[What the task requires]
Lines from the material below that hold the string "constraint" are what is needed; copy each of them.

[Record extracts]

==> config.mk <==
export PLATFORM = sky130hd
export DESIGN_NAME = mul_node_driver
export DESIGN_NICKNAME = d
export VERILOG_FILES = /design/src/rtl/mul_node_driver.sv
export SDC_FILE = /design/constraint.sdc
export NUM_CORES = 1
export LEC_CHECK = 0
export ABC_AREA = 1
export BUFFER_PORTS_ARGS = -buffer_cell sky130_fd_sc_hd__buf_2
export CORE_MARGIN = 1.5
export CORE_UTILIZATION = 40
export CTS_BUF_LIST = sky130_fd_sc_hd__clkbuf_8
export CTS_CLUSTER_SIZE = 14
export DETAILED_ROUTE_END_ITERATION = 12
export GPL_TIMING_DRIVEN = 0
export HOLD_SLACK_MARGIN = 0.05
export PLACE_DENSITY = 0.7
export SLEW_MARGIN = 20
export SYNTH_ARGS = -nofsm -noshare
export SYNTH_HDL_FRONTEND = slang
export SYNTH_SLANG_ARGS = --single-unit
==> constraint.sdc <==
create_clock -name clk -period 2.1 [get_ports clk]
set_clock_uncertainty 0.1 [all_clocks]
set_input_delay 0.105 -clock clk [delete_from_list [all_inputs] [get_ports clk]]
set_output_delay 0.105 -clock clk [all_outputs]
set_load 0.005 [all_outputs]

[Task response]
export SDC_FILE = /design/constraint.sdc
==> constraint.sdc <==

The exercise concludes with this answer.